(Exercise objective): Somewhere below is a line with "- The xor/xnor" and, later, a line with "Settings: PLACE_DENSITY: unset"; repeat those two lines and all the lines between them, exactly as they are.

(Data for processing):
::::::

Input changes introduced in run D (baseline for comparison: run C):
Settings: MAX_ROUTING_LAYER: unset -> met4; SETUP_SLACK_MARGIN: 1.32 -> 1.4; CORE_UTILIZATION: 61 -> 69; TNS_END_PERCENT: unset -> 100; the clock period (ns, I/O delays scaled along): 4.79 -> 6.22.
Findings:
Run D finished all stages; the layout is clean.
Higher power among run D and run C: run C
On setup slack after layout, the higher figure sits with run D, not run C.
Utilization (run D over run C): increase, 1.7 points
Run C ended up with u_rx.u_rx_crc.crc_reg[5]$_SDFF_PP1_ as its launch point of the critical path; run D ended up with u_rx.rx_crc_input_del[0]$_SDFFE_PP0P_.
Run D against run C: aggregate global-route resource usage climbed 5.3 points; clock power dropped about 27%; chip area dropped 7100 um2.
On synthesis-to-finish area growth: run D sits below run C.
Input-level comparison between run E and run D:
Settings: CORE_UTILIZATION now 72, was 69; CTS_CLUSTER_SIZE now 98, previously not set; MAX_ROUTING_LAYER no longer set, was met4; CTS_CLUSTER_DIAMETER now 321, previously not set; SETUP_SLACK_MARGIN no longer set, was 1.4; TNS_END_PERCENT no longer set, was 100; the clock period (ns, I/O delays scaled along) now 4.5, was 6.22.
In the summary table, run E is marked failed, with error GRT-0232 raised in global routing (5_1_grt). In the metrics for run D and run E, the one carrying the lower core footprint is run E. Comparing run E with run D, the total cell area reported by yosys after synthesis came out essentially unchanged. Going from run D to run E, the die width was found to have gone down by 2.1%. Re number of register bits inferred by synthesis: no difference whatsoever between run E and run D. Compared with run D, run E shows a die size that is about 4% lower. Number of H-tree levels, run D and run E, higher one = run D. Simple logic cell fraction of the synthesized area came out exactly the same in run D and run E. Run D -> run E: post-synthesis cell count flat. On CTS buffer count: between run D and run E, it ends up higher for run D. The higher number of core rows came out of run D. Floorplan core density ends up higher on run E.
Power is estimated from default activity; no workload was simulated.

::::::

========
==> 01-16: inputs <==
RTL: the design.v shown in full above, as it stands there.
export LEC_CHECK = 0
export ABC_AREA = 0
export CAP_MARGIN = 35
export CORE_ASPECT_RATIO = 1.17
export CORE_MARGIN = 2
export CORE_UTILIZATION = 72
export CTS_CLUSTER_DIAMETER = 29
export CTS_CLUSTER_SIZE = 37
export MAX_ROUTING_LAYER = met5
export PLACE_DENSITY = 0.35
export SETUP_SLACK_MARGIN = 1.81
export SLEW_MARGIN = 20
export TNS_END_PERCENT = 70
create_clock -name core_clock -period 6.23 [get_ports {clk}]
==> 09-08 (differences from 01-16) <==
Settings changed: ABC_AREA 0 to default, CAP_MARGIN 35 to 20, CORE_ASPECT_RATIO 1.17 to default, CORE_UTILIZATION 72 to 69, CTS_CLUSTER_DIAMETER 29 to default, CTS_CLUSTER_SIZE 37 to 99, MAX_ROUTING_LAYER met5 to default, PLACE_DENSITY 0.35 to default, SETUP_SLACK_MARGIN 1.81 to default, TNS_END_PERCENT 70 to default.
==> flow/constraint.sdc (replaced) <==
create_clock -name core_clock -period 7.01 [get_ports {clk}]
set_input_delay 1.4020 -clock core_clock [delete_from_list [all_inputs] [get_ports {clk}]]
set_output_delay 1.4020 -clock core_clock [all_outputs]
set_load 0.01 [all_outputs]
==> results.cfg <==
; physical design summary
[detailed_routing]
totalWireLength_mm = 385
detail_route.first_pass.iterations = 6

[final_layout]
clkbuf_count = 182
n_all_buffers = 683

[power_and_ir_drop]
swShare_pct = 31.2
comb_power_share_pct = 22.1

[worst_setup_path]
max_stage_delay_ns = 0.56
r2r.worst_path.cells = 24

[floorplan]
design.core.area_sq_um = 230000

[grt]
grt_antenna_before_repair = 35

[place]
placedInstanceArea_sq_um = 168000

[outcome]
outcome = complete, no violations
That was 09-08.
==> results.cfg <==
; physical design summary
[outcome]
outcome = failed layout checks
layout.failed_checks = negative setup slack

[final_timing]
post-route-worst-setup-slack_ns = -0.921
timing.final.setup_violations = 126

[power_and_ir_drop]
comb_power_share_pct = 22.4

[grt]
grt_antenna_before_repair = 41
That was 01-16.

::::::

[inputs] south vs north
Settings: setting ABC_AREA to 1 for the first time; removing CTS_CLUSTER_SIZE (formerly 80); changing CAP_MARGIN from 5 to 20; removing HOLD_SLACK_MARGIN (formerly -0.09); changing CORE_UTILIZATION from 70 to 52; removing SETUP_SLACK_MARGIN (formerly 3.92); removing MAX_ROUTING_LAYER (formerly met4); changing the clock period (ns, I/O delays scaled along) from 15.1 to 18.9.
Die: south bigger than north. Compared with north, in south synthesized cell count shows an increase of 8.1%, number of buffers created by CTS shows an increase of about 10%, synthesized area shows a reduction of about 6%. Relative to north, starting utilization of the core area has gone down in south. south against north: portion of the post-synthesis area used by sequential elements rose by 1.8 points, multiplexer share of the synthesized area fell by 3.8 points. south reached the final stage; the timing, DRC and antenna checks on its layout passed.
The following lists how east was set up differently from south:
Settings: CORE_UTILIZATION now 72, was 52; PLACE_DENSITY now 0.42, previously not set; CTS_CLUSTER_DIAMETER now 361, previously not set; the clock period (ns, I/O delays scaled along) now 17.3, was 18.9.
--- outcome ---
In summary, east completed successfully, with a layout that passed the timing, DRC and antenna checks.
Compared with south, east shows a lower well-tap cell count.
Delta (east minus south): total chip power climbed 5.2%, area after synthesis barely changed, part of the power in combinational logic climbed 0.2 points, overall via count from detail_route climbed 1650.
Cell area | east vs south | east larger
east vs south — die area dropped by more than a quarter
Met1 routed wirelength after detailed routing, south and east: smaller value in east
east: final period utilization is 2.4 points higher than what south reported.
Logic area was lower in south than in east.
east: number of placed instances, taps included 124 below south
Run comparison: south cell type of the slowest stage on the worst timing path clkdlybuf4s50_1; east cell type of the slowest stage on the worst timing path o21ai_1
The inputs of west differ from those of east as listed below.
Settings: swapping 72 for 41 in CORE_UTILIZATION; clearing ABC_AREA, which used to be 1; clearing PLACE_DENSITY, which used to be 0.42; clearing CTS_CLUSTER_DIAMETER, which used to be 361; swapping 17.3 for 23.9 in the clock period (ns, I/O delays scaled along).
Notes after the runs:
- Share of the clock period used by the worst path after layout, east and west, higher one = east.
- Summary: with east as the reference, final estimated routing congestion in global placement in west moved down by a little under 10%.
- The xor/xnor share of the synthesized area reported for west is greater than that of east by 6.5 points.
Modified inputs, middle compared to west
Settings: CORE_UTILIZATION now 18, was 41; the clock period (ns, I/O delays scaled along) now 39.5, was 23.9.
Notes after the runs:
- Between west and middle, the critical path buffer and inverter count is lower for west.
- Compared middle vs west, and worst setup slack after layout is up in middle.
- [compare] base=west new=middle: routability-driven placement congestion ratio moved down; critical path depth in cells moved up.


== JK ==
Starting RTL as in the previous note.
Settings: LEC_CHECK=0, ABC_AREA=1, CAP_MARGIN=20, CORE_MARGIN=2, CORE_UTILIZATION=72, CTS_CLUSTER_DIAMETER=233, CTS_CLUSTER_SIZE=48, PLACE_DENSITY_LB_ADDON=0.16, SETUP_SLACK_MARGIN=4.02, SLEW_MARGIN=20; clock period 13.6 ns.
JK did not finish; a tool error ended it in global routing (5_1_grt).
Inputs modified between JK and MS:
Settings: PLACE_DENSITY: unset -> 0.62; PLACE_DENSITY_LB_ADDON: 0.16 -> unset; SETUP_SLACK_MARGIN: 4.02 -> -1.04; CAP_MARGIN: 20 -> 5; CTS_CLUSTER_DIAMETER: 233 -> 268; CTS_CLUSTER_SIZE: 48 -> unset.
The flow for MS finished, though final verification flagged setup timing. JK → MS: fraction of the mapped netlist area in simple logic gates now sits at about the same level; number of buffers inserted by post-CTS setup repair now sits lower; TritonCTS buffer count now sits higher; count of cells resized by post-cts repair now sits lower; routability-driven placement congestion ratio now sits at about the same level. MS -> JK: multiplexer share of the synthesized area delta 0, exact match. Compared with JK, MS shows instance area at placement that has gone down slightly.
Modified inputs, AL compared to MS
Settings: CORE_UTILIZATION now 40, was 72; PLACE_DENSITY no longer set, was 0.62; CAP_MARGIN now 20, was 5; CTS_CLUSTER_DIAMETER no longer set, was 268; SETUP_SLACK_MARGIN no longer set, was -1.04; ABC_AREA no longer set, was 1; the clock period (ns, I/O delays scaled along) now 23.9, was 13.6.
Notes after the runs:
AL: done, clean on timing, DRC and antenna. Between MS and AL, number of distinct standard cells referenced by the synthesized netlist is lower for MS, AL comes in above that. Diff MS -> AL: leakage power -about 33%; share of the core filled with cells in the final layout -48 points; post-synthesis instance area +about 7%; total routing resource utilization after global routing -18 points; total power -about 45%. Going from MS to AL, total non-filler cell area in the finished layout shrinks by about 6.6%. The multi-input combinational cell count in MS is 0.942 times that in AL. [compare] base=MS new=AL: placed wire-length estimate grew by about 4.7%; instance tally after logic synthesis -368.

::::::

(Answer to the exercise):
- The xor/xnor share of the synthesized area reported for west is greater than that of east by 6.5 points.
Modified inputs, middle compared to west
Settings: CORE_UTILIZATION now 18, was 41; the clock period (ns, I/O delays scaled along) now 39.5, was 23.9.
Notes after the runs:
- Between west and middle, the critical path buffer and inverter count is lower for west.
- Compared middle vs west, and worst setup slack after layout is up in middle.
- [compare] base=west new=middle: routability-driven placement congestion ratio moved down; critical path depth in cells moved up.


== JK ==
Starting RTL as in the previous note.
Settings: LEC_CHECK=0, ABC_AREA=1, CAP_MARGIN=20, CORE_MARGIN=2, CORE_UTILIZATION=72, CTS_CLUSTER_DIAMETER=233, CTS_CLUSTER_SIZE=48, PLACE_DENSITY_LB_ADDON=0.16, SETUP_SLACK_MARGIN=4.02, SLEW_MARGIN=20; clock period 13.6 ns.
JK did not finish; a tool error ended it in global routing (5_1_grt).
Inputs modified between JK and MS:
Settings: PLACE_DENSITY: unset -> 0.62; PLACE_DENSITY_LB_ADDON: 0.16 -> unset; SETUP_SLACK_MARGIN: 4.02 -> -1.04; CAP_MARGIN: 20 -> 5; CTS_CLUSTER_DIAMETER: 233 -> 268; CTS_CLUSTER_SIZE: 48 -> unset.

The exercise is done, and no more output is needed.